Excerpts from a dataset:
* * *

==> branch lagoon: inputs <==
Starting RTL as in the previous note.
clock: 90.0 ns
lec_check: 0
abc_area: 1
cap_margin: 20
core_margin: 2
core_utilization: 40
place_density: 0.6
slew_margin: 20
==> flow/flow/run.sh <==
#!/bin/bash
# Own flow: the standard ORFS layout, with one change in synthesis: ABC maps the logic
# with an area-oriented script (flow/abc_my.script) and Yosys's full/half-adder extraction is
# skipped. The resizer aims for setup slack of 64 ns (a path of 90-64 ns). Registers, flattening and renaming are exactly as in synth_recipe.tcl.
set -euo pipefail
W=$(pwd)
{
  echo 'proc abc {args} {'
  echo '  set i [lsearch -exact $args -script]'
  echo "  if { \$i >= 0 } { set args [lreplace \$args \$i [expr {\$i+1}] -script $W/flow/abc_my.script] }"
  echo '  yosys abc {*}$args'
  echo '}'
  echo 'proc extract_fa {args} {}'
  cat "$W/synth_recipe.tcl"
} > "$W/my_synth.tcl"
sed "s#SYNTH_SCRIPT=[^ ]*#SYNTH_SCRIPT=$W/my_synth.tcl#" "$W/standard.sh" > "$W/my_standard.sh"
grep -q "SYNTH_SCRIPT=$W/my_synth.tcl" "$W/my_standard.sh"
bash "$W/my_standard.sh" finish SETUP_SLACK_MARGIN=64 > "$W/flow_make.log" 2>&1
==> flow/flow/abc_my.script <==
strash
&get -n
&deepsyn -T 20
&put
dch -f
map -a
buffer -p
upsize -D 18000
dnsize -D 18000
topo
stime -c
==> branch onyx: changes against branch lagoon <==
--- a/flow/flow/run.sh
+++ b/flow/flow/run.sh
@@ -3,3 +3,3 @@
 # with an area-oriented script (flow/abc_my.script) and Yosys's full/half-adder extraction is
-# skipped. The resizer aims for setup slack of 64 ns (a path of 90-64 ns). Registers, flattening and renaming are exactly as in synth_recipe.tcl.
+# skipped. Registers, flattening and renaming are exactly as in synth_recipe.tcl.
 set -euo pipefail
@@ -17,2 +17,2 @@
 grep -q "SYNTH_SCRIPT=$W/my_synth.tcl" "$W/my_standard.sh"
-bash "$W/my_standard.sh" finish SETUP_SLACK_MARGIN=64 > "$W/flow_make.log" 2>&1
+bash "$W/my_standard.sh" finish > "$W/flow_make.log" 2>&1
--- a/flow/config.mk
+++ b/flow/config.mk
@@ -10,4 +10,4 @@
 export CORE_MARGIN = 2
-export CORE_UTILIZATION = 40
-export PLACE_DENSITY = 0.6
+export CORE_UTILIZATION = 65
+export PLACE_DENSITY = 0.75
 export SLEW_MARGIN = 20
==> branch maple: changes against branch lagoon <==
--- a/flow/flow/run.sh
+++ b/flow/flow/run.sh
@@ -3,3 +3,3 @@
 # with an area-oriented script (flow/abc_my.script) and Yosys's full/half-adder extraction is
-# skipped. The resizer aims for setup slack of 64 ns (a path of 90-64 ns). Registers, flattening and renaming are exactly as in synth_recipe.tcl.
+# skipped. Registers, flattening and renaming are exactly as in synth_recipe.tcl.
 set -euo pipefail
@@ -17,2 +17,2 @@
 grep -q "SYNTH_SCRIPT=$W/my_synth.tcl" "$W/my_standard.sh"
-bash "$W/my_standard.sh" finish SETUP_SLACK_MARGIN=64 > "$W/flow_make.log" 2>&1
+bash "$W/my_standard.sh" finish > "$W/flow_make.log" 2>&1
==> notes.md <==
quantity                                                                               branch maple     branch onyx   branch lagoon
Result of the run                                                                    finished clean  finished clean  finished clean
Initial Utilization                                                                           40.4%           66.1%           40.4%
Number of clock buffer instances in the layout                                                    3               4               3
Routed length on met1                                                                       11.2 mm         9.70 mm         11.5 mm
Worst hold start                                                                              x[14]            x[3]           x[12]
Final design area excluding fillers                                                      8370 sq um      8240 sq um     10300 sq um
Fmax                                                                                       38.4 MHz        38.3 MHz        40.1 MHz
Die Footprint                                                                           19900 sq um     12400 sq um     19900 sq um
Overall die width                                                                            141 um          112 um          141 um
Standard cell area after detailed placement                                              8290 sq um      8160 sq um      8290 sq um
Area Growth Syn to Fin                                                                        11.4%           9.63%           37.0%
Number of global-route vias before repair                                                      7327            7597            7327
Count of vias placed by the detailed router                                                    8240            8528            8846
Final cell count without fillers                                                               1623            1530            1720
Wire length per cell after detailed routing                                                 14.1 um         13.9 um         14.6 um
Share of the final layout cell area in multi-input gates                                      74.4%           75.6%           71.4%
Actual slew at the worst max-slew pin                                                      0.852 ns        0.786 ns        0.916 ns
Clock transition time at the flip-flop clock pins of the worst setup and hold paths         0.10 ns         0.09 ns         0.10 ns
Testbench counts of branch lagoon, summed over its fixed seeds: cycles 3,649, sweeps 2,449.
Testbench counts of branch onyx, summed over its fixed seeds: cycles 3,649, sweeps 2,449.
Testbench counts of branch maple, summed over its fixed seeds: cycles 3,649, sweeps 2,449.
* * *
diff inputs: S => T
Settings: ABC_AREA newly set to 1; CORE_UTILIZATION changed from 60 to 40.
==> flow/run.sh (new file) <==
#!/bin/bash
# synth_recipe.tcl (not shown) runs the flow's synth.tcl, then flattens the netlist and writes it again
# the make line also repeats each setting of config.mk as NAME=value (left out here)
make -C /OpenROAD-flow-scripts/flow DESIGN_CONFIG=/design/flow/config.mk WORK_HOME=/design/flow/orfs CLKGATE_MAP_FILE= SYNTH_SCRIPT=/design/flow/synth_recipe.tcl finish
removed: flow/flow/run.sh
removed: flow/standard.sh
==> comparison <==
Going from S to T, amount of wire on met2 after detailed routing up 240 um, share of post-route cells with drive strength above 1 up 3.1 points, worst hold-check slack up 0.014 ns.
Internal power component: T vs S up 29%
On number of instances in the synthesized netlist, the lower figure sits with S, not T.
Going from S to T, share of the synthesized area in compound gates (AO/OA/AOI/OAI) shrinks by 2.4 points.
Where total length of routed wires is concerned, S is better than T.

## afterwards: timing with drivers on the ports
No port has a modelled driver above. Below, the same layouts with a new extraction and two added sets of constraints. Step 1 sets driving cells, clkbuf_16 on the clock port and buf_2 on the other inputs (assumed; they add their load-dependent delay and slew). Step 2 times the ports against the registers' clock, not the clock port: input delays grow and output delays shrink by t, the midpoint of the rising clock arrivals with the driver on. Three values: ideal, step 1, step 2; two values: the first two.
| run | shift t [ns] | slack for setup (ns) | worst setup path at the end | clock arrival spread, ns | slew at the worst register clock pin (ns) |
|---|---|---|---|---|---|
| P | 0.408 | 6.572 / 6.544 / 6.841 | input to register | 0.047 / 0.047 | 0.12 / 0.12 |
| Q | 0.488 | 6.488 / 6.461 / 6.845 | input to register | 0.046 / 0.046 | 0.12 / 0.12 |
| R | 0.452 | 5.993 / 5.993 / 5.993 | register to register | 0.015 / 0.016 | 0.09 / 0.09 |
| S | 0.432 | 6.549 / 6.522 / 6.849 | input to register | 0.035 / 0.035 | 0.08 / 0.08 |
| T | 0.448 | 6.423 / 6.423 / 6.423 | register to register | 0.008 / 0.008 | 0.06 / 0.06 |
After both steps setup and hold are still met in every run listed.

◆ INSTRUCTIONS TO FOLLOW
Check every line of the data, and copy the ones that contain "design".

◆ TASK OUTPUT
Final design area excluding fillers                                                      8370 sq um      8240 sq um     10300 sq um
make -C /OpenROAD-flow-scripts/flow DESIGN_CONFIG=/design/flow/config.mk WORK_HOME=/design/flow/orfs CLKGATE_MAP_FILE= SYNTH_SCRIPT=/design/flow/synth_recipe.tcl finish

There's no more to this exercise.